Apache Lucene Helps Online European Library Open Its Virtual Doors

53
When a group of European museums joined together to put images of all of their paintings, drawings, sculptures, photos and other artifacts together in a centralized, online collection for the world to view, they turned to open source enterprise search software to make it happen.

Today, that virtual library, called Europeana, is just beginning to bring together the culture, history and scientific resources of Europe in one place online for the use of students, researchers and residents around the world.

Sjoerd Siebinga, a senior developer for Europeana in The Hague, The Netherlands, said that using open source applications has made it easier for the many nations, museums and other institutions to share their content while dealing with unique technical difficulties, including multiple spoken languages and cultural differences.

The project is being spearheaded by the European Commission, which helps enact laws and run the operations for the 27 member nations of the European Union.

“Part of the reason to use open source was driven by the European Commission” directly, Siebinga said. “The data needs to be available on the local level, so it was mandated that what they build can be shared with even a small library in Bulgaria with only 100 records” to place in the collection. With open source, open standards could be used that can promote that kind of ease of construction, no matter how large or small the organization, he said. “We’re open-sourcing the complete code base so other libraries can contribute code and [applications].”

A two-year pilot project began in July 2007 after the idea for the virtual library was first proposed in 2005 by the leaders of seven of the Commission’s members. Today, the project is still in its development stages.
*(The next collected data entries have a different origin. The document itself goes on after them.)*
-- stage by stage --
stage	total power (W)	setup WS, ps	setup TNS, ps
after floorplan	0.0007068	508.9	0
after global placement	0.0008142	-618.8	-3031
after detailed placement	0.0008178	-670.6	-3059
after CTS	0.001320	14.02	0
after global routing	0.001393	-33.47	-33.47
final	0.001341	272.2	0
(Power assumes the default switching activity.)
It went live as a prototype last November on the Web and is expected to be officially launched in release form sometime next year, Siebinga said.

The backbone of the Europeana platform is the Apache Lucene open source search application, along with the Apache Solr enterprise core search engine that uses an API similar to those for Web services, according to the Solr community. Solr is based on Lucene.
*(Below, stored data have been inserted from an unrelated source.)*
[config.mk]
export PLATFORM = sky130hd
export DESIGN_NAME = daisy_irq_ctrl
export DESIGN_NICKNAME = d
export VERILOG_FILES = /design/src/rtl/daisy_irq_ctrl.sv
export SDC_FILE = /design/constraint.sdc
export NUM_CORES = 1
export LEC_CHECK = 0
export BUFFER_PORTS_ARGS = -buffer_cell sky130_fd_sc_hd__buf_4
export CAP_MARGIN = 20
export CELL_PAD_IN_SITES_DETAIL_PLACEMENT = 0
export CELL_PAD_IN_SITES_GLOBAL_PLACEMENT = 1
export CORE_MARGIN = 3
export CORE_UTILIZATION = 42
export CTS_BUF_LIST = sky130_fd_sc_hd__clkbuf_8 sky130_fd_sc_hd__clkbuf_16
export CTS_CLUSTER_DIAMETER = 40
export CTS_CLUSTER_SIZE = 8
export DETAILED_ROUTE_END_ITERATION = 10
export GPL_ROUTABILITY_DRIVEN = 0
export PLACE_DENSITY = 0.83
export SLEW_MARGIN = 20
export SYNTH_ARGS = -nofsm -noshare
export SYNTH_HDL_FRONTEND = slang
export SYNTH_SLANG_ARGS = --single-unit
[constraint.sdc]
create_clock -name clk -period 8.13 [get_ports clk]
set_clock_uncertainty 0.15 [all_clocks]
set_input_delay 0.813 -clock clk [delete_from_list [all_inputs] [get_ports clk]]
set_output_delay 0.813 -clock clk [all_outputs]
set_load 0.02 [all_outputs]
[src/rtl/daisy_irq_ctrl.sv]
module daisy_irq_ctrl #(
  parameter int NUM_DEV = 8,
  parameter int NUM_GRP = 4
) (
  input  logic                           clk,
  input  logic                           rst_n,
  input  logic [NUM_DEV-1:0]             dev_req,
  output logic [NUM_DEV-1:0]             dev_ack,
  output logic                           irq_line,
  input  logic                           cpu_ack,
  input  logic                           int_en,
  input  logic                           eos,
  output logic [$clog2(NUM_DEV+1)-1:0]   vec
);
  localparam int DPG   = NUM_DEV / NUM_GRP;
  localparam int VEC_W = $clog2(NUM_DEV + 1);
  localparam int GW    = (NUM_GRP > 1) ? $clog2(NUM_GRP) : 1;
  localparam int DW    = $clog2(NUM_GRP + 1);

  logic [GW-1:0]      stk [NUM_GRP];
  logic [DW-1:0]      lvl_cnt;
  logic [GW-1:0]      top_grp;
  logic [NUM_GRP-1:0] grp_ok;
  logic [NUM_DEV-1:0] elig;
  logic [NUM_DEV-1:0] pass;
  logic [GW-1:0]      gnt_grp;
  logic               granted;
  logic               pop;
  logic [DW-1:0]      wr_idx;

  assign irq_line = |dev_req;

  always_comb begin
    top_grp = '0;
    for (int k = 0; k < NUM_GRP; k++)
      if (DW'(k + 1) == lvl_cnt) top_grp = stk[k];
  end

  for (genvar g = 0; g < NUM_GRP; g++) begin : g_grp
    assign grp_ok[g] = (lvl_cnt == '0) || (GW'(g) < top_grp);
  end

  assign pass[0] = cpu_ack & int_en;

  for (genvar i = 0; i < NUM_DEV; i++) begin : g_chain
    assign elig[i]    = dev_req[i] & grp_ok[i / DPG];
    assign dev_ack[i] = pass[i] & elig[i];
    if (i < NUM_DEV - 1) begin : g_link
      assign pass[i+1] = pass[i] & ~elig[i];
    end
  end

  always_comb begin
    vec     = '0;
    gnt_grp = '0;
    for (int i = 0; i < NUM_DEV; i++)
      if (dev_ack[i]) begin
        vec     = VEC_W'(i + 1);
        gnt_grp = GW'(i / DPG);
      end
  end

  assign granted = |dev_ack;
  assign pop     = eos && (lvl_cnt != '0);
  assign wr_idx  = pop ? lvl_cnt - 1'b1 : lvl_cnt;

  always_ff @(posedge clk or negedge rst_n) begin
    if (!rst_n) begin
      lvl_cnt <= '0;
      for (int k = 0; k < NUM_GRP; k++) stk[k] <= '0;
    end else begin
      lvl_cnt <= lvl_cnt + DW'(granted) - DW'(pop);
      for (int k = 0; k < NUM_GRP; k++)
        if (granted && DW'(k) == wr_idx) stk[k] <= gnt_grp;
    end
  end
endmodule

-- Yosys cells after proc, flatten, opt, wreduce, memory -nomap -nowiden
Cells that the tools add are included.
- output and inout bits: 13
- input port bits: 13
- logic and storage cells: 83
- bits in registers: 11
- mux-type cells: 19
- add/sub/neg operators: 3
- bitwise gates (word level): 31
- reduce and logical (&&, ||, !) cells: 14
- $lt $le $gt $ge: 4
- equal/unequal tests: 7
- operators by type and width (cell ; number):
    4-bit two-way mux ; 7
    1-bit bitwise AND ; 24
    2-bit two-way mux ; 9
    8-bit OR reduction ; 2
    2-bit by 3-bit equality test with 1-bit output, first input constant ; 4
    1-bit NOT ; 7
    1-bit by 3-bit equality test with 1-bit output, first input constant ; 2
    3-bit logical NOT ; 2
    1-bit logical AND ; 5
    1-bit logical OR ; 4
    1-bit by 2-bit less-than comparator with 1-bit output, first input constant ; 2
    2-bit less-than comparator, first input constant ; 2
    3-bit by 1-bit adder with 3-bit output ; 1
    3-bit equality test, first input constant ; 1
    3-bit two-way mux ; 1
    3-bit nonzero test ; 1
    3-bit by 1-bit subtractor with 3-bit output ; 1
    3-bit by 1-bit subtractor with 3-bit output, second input constant ; 1
    1-bit two-way mux ; 2

-- Longest topological paths before layout
- word-level depth: 20
- gate-level depth with buffers: 14
- depth with buffers taken out: 13

-- Least setup slack after synthesis
OpenSTA, ideal clock, no wires.
- path type: input to output
- start point: input dev_req[0]
- end point: output vec[3]
- slack: 4473 ps
- arrival: 2694 ps
- stages: 6
- data required time: 7167 ps
- cell sequence: or2_2 > nor2_1 > a21boi_1 > o211ai_1 > nor4_1 > buf_4
- word-level cells in the longest chain between the ends: 11
- elaborated cells on any way between the ends: 21
- classes of those cells: mux (6); bitwise (15)
- RTL lines (what ; line ; source):
    start, declared ; 7 ; input logic [NUM_DEV-1:0] dev_req,
    1-bit bitwise AND ; 46 ; assign elig[i] = dev_req[i] & grp_ok[i / DPG];
    1-bit NOT ; 49 ; assign pass[i+1] = pass[i] & ~elig[i];
    1-bit bitwise AND (7 in a row) ; 49 ;
    1-bit bitwise AND ; 47 ; assign dev_ack[i] = pass[i] & elig[i];
    via dev_ack[7] ; 8 ; output logic [NUM_DEV-1:0] dev_ack,
    4-bit two-way mux ; 57 ; if (dev_ack[i]) begin
    end, declared ; 13 ; output logic [$clog2(NUM_DEV+1)-1:0] vec
The timed path passes the listed nets, and every way through them passes these cells.

-- Final worst setup path
- start point: register lvl_cnt[1]
- end point: output vec[0]
- word-level cells in the longest chain between the ends: 18
- elaborated cells on any way between the ends: 55
- classes of those cells: order compare (4); eq/ne (4); mux (12); bitwise (30); reduce/logical (5)
- RTL lines (what ; line ; source):
    start, declared ; 21 ; logic [DW-1:0] lvl_cnt;
    start signal, assigned ; 72 ; lvl_cnt <= lvl_cnt + DW'(granted) - DW'(pop);
    1-bit by 3-bit equality test with 1-bit output ; 36 ; if (DW'(k + 1) == lvl_cnt) top_grp = stk[k];
    2-bit two-way mux (4 in a row) ; 36 ;
    1-bit by 2-bit less-than comparator with 1-bit output ; 40 ; assign grp_ok[g] = (lvl_cnt == '0) || (GW'(g) < top_grp);
    1-bit logical OR ; 40 ;
    1-bit bitwise AND ; 46 ;
    1-bit NOT ; 49 ;
    1-bit bitwise AND ; 49 ;
    1-bit bitwise AND, on equally long branches ; 47, 49 ;
    4-bit two-way mux, or another cell as far along (5 in a row) ; 57 ;
    4-bit two-way mux / 1-bit bitwise AND (equally long branches) ; 57, 47 ;
    4-bit two-way mux * ; 57 ;
Mark *: on every way between the ends. The rest lies on a longest branch, timed or not.

==> impl_results.md <==
* LEAKAGE at 0.6077 nW
* Int Pwr at 0.2213 mW
* PostCTS Resize Cnt at 0
* Netlist cell types at 46
* H-Tree Depth at 1
* Yosys warning count at 0
* Top Ports at 26
* Final ANT Viol Nets at 0
* Synthesized netlist net count at 152
* Area Overhead vs Synth at 21.64%
* Critical path data required time at 7170 ps
* Sw Share at 49.11%
* Most frequent cells in the layout: buf_4 (25), inv_1 (13), dfrtp_1 (11)
* Mapped Cells at 131
* DR pass1 iterations at 4
* Drt drc at 0
* Final Critical Period at 3918 ps
* Data arrival time of the critical path at 2960 ps
* Post-DP HPWL at 2315 microns
* Share of layout cells above drive strength 1 at 23.72%
* Max_cap viols at 0
* CTS tree: done
* Crit Path Class: flop to output pin
* Worst hold path class: input pin to async pin
* Worst slew pin tran at 642.3 ps
* Clock power share at 12.4%
* Critical Path End: vec[0]
* Overall power at 0.4349 mW
* Top cells by area, synth: dfrtp_1 (24%), ha_1 (7.8%), inv_1 (4.3%), nor2_1 (3.3%), nor2b_1 (3.3%)
* Clk root buf: clkbuf_8
* Post-Syn Area at 1127 sq um
* Synth Register Bits at 11
* Largest net degree at the start of global routing at 15
* DR iter-0 viols at 47
* Capturing point of the worst reg2reg path: lvl_cnt[2]
* Gr usage total at 18.95%
* Slew margin rel. at 56.80%
* Core ar. at 2522 sq um
* Worst Setup End Kind: output pin
* Combinational power share at 63.7%
* # rows at 18
* IO Port Bufs at 25
* F_max at 0.2552 GHz
* Total gr overflow at 0
* Starting density of the core at 44.69%
* CTS buffer count at 3
* Clock tree buffer depth at 2
* Initial antenna violation count at 0
* Die area at 3342 sq um
* Commonest non-fill, non-tap cell in the layout: buf_4
* CTS Hold Buffers Added at 0
* CP startpoint: lvl_cnt[1]
* Vias in the first global route at 1,120
* Fin crit share at 48.19%
* Cell taking the most area after synthesis: dfrtp_1
* Final hold vios at 0
* CTS Sinks at 11
* Fin nets at 178
* # diodes at 0
* Critical R2R Launch: lvl_cnt[1]
* Final Max Tran Viols at 0
* Cell Pwr Density at 317.1 nW/um^2
* Chip width at 57.81 microns
* Sequential share of the synthesized area at 24.42%
* WL/cell at 15.37 microns
* Via density at 5.952
* Setup TNS at 0 ps
* Yosys top cell area share at 24.42%
* R2R Setup Slk at 4440 ps
* Clk slew on worst S/H paths at 50 ps
* Post-CTS Setup Repair Bufs at 0
* Die Y-Extent at 57.81 microns
* Number of setup violations in the final report at 0
* Unrepaired setup endpoints after global routing: false
* Syn avg cell area at 8.606 sq um
* Switching power summed over all nets at 0.2136 mW
* Clk_lat worst skew at 240 ps
* DRT Wirelength at 2858 microns
* Worst reg2reg path depth at 13
* Vias at 1,107
* Flop pwr share at 23.8%
* Status: complete, no violations
* CP Launch Type: flop
* First-pass GRT wire length at 4954 microns
* Worst-path maximum fanout at 14
* Maximum vdd ir drop at 0.2333 mV
==> cell usage after synthesis, drive strengths merged <==
| library cell | count |
|---|---|
| a2111oi | 4 |
| a211o | 4 |
| a211oi | 6 |
| a21boi | 3 |
| a21o | 4 |
| a21oi | 3 |
| a221o | 1 |
| a22oi | 4 |
| a32oi | 1 |
| a41oi | 1 |
| and2 | 2 |
| and3 | 3 |
| and4b | 1 |
| buf | 3 |
| clkbuf | 1 |
| dfrtp | 11 |
| fa | 1 |
| ha | 7 |
| inv | 13 |
| nand2 | 6 |
| nand3 | 1 |
| nand3b | 3 |
| nand4 | 3 |
| nor2 | 10 |
| nor2b | 6 |
| nor3 | 3 |
| nor3b | 1 |
| nor4 | 1 |
| o2111ai | 1 |
| o211ai | 4 |
| o21ai | 4 |
| o22ai | 4 |
| o2bb2ai | 4 |
| or2 | 3 |
| or2b | 1 |
| or3 | 1 |
| xnor2 | 2 |
==> metrics by stage <==
stage | utilization (%) | hold slack [ps] | cells | cell area (sq um) | setup slack [ps]
floorplan | - | 306.2 | 131 | 1127 | 4473
global placement | 52.53 | 355.6 | 182 | 1325 | 4526
detailed placement | 52.53 | 351.8 | 182 | 1325 | 4430
CTS | 54.37 | 246.0 | 186 | 1371 | 4214
global route | 54.37 | 246.5 | 186 | 1371 | 4003
finish | 54.37 | 244.4 | 186 | 1371 | 4212
==> sequential cells by signal (all words and copies together) (netlist names) <==
name     count
lvl_cnt      3
stk          8
==> cell type report <==
| class | count | area, sq um |
|---|---|---|
| Multi-Input combinational cell | 103 | 775.7 |
| Sequential cell | 11 | 275.3 |
| Fill cell | 244 | 1151 |
| Clock inverter | 1 | 5.005 |
| Clock buffer | 3 | 41.29 |
| Timing Repair Buffer | 25 | 187.7 |
| Inverter | 13 | 48.80 |
| Tap cell | 30 | 37.54 |
==> critical path, cell delays in order (launching register included) <==
cell and delay [ps]:
dfrtp_1 470, inv_1 170, ha_1 360, a21boi_1 160, a211oi_4 490, a21boi_1 280, or2_1 300, a221o_1 320
buf_4 160
==> metal layers <==
layer | track usage, % | vias up | part of all wire (%)
met5 | 0 | - | 0
met4 | 5.298 | 0 | 2.0
met3 | 3.563 | 7 | 5.8
met2 | 33.55 | 37 | 48
met1 | 23.37 | 515 | 44
li1 | - | 548 | -
==> power groups by stage <==
stage | Clock, mW | Sequential (mW) | Combinational, mW
after floorplan | 0 | 0.0908 | 0.229
after detailed placement | 0 | 0.104 | 0.275
after CTS | 0.0562 | 0.104 | 0.277
after global routing | 0.0592 | 0.108 | 0.313
final | 0.0541 | 0.104 | 0.277
after global placement | 0 | 0.104 | 0.268
==> logic make-up (layout without fill, tap and decap cells) <==
| family | after synthesis | in the layout | synth area share [%] |
|---|---|---|---|
| compound gates | 48 | 48 | 35.40 |
| simple gates | 45 | 45 | 22.31 |
| xor+xnor | 2 | 2 | 1.554 |
| buf+inv | 17 | 42 | 6.770 |
| flops | 11 | 11 | 24.42 |
| fa+ha+maj | 8 | 8 | 9.545 |
==> how the worst min path moves through the flow <==
stage | end | depth (start not counted) | start
6_report | stk[3] | 1 | rst_n
3_5_place_dp | stk[7] | 1 | stk[7]
4_1_cts | stk[2] | 1 | rst_n
2_1_floorplan | stk[1] | 1 | stk[1]
5_1_grt | stk[6] | 1 | rst_n
3_3_place_gp | stk[1] | 1 | stk[1]
Note: power is estimated with default switching activity, not from simulation.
Siebinga said he had worked with Solr previously, so he was happy that Lucene and Solr were chosen by Europeana’s leaders for the massive project.
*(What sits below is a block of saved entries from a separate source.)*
`src/rtl/cmp_timer_pkg.sv`:
```
package cmp_timer_pkg;
  typedef struct packed {
    logic incCount;
    logic loadCount;
    logic loadCompare;
  } tmrStrobe_t;
endpackage

```
`src/rtl/cmp_timer_dp.sv`:
```
module cmp_timer_dp
  import cmp_timer_pkg::*;
#(
  parameter int CNT_W = 32
) (
  input  logic             clk,
  input  logic             rstN,
  input  tmrStrobe_t       strobe,
  input  logic [CNT_W-1:0] wrData,
  output logic [CNT_W-1:0] countVal,
  output logic [CNT_W-1:0] compareVal,
  output logic             hitAhead
);
  localparam logic [CNT_W-1:0] CNT_RST = CNT_W'(1);
  localparam logic [CNT_W-1:0] ONE     = CNT_W'(1);

  logic [CNT_W-1:0] countNext;
  assign countNext = countVal + ONE;
  assign hitAhead  = (countNext == compareVal);

  always_ff @(posedge clk) begin
    if (!rstN) begin
      countVal <= CNT_RST;
    end else if (strobe.loadCount) begin
      countVal <= wrData;
    end else if (strobe.incCount) begin
      countVal <= countNext;
    end
  end

  always_ff @(posedge clk) begin
    if (!rstN) begin
      compareVal <= '0;
    end else if (strobe.loadCompare) begin
      compareVal <= wrData;
    end
  end
endmodule

```
`src/rtl/cmp_timer_ctrl.sv`:
```
module cmp_timer_ctrl
  import cmp_timer_pkg::*;
#(
  parameter int REV_W    = 3,
  parameter int PEND_REV = 1
) (
  input  logic             clk,
  input  logic             rstN,
  input  logic             tickEn,
  input  logic             countDisable,
  input  logic [REV_W-1:0] archRev,
  input  logic             cntWrEn,
  input  logic             cmpWrEn,
  input  logic             hitAhead,
  output tmrStrobe_t       strobe,
  output logic             irqReq,
  output logic             pendBit
);
  logic revShowsPend;
  logic matchEvt;

  assign revShowsPend = (archRev == REV_W'(PEND_REV));

  always_comb begin
    strobe.loadCount   = cntWrEn;
    strobe.incCount    = tickEn && !countDisable && !cntWrEn;
    strobe.loadCompare = cmpWrEn;
  end

  // a match is an increment onto the target; writes win over it
  assign matchEvt = strobe.incCount && hitAhead && !cmpWrEn;

  always_ff @(posedge clk) begin
    if (!rstN) begin
      irqReq <= 1'b0;
    end else if (cmpWrEn) begin
      irqReq <= 1'b0;
    end else if (matchEvt) begin
      irqReq <= 1'b1;
    end
  end

  always_ff @(posedge clk) begin
    if (!rstN) begin
      pendBit <= 1'b0;
    end else if (cmpWrEn && revShowsPend) begin
      pendBit <= 1'b0;
    end else if (matchEvt && revShowsPend) begin
      pendBit <= 1'b1;
    end
  end
endmodule

```
`src/rtl/cmp_timer_route.sv`:
```
module cmp_timer_route #(
  parameter int ROUTE_W = 3,
  localparam int LINES  = 1 << ROUTE_W
) (
  input  logic               irqReq,
  input  logic [ROUTE_W-1:0] irqRoute,
  output logic [LINES-1:0]   irqLines
);
  for (genvar i = 0; i < LINES; i++) begin : g_line
    assign irqLines[i] = irqReq && (irqRoute == ROUTE_W'(i));
  end
endmodule

```
`src/rtl/cmp_timer.sv`:
```
module cmp_timer
  import cmp_timer_pkg::*;
#(
  parameter int CNT_W    = 32,
  parameter int ROUTE_W  = 3,
  parameter int REV_W    = 3,
  parameter int PEND_REV = 1,
  localparam int LINES   = 1 << ROUTE_W
) (
  input  logic               clk,
  input  logic               rstN,
  input  logic               tickEn,
  input  logic               countDisable,
  input  logic [REV_W-1:0]   archRev,
  input  logic [ROUTE_W-1:0] irqRoute,
  input  logic               cntWrEn,
  input  logic               cmpWrEn,
  input  logic [CNT_W-1:0]   wrData,
  output logic [CNT_W-1:0]   countOut,
  output logic [CNT_W-1:0]   compareOut,
  output logic               causePending,
  output logic [LINES-1:0]   irqLines
);
  tmrStrobe_t strobe;
  logic       hitAhead;
  logic       irqReq;

  cmp_timer_ctrl #(.REV_W(REV_W), .PEND_REV(PEND_REV)) u_ctrl (
    .clk(clk), .rstN(rstN), .tickEn(tickEn), .countDisable(countDisable),
    .archRev(archRev), .cntWrEn(cntWrEn), .cmpWrEn(cmpWrEn),
    .hitAhead(hitAhead), .strobe(strobe), .irqReq(irqReq),
    .pendBit(causePending)
  );

  cmp_timer_dp #(.CNT_W(CNT_W)) u_dp (
    .clk(clk), .rstN(rstN), .strobe(strobe), .wrData(wrData),
    .countVal(countOut), .compareVal(compareOut), .hitAhead(hitAhead)
  );

  cmp_timer_route #(.ROUTE_W(ROUTE_W)) u_route (
    .irqReq(irqReq), .irqRoute(irqRoute), .irqLines(irqLines)
  );
endmodule

```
“It’s faceted search allows you to drill down deeply,” he said. “It gave us a tremendous amount of functionality straight out of the box. We did benchmarking and it was very fast. At one point in time, we needed to scale up and Solr gave us easy capabilities to do so.”

They looked at other open source products, including relational databases like PostgreSQL, but none of them would have easily done what they needed to accomplish, he said. “We would have had to do a lot of other development” with the alternatives.

By using Lucene and Solr, “we are essentially building this huge library even when smaller entities that are involved don’t have the high technology to do it for themselves.”

Because each of the museums and organizations had its own way of storing its own data, it made matters more complicated. “They presented their data to us in their own formats, then we provided them with the tools to transform the data into Europeana’s internal data schemes.”

The 27 languages of the 27 member nations of the European Union are each supported in the prototype version.

“Giving all this information to the users is almost like drinking from a fire hose,” Siebinga said. “The more difficult part is how to find stuff,” so one feature expected in the release version is a timeline function that can allow users to find information based on specific years, decades or centuries.

While Europeana will be free for students and most individual users, some kind of fee structure could be created for commercial users to help make its use sustainable for the organizations that include their artifacts, he said. Money for the project is so far being contributed by government cultural ministries in the member nations.

So far, some five million artifacts are featured in Europeana, including maps, paintings, drawings, pottery, books, newspapers, letters, diaries and archival papers. Multimedia files are also included, from music and spoken word pieces stored on cylinders, tapes, discs and radio broadcasts, to video through old films, newsreels and TV broadcasts.

Anil Uberoi, marketing director for Lucid Imagination, a San Mateo, CA-based company that offers paid enterprise-level support and services for Lucene and Solr users, said the two projects are helping Europeana because they allow unstructured data to be catalogued and searched, for far less money than similar products from proprietary vendors.

Some 4,000 to 5,000 user organizations are working with Lucene around the world, he said, and many of those are now hiring Lucid to provide enterprise-level support. Lucid opened its doors this past January.

“The opportunity was there,” Uberoi said. “We have the guy who wrote the original code. He works here. We are very close to the project.”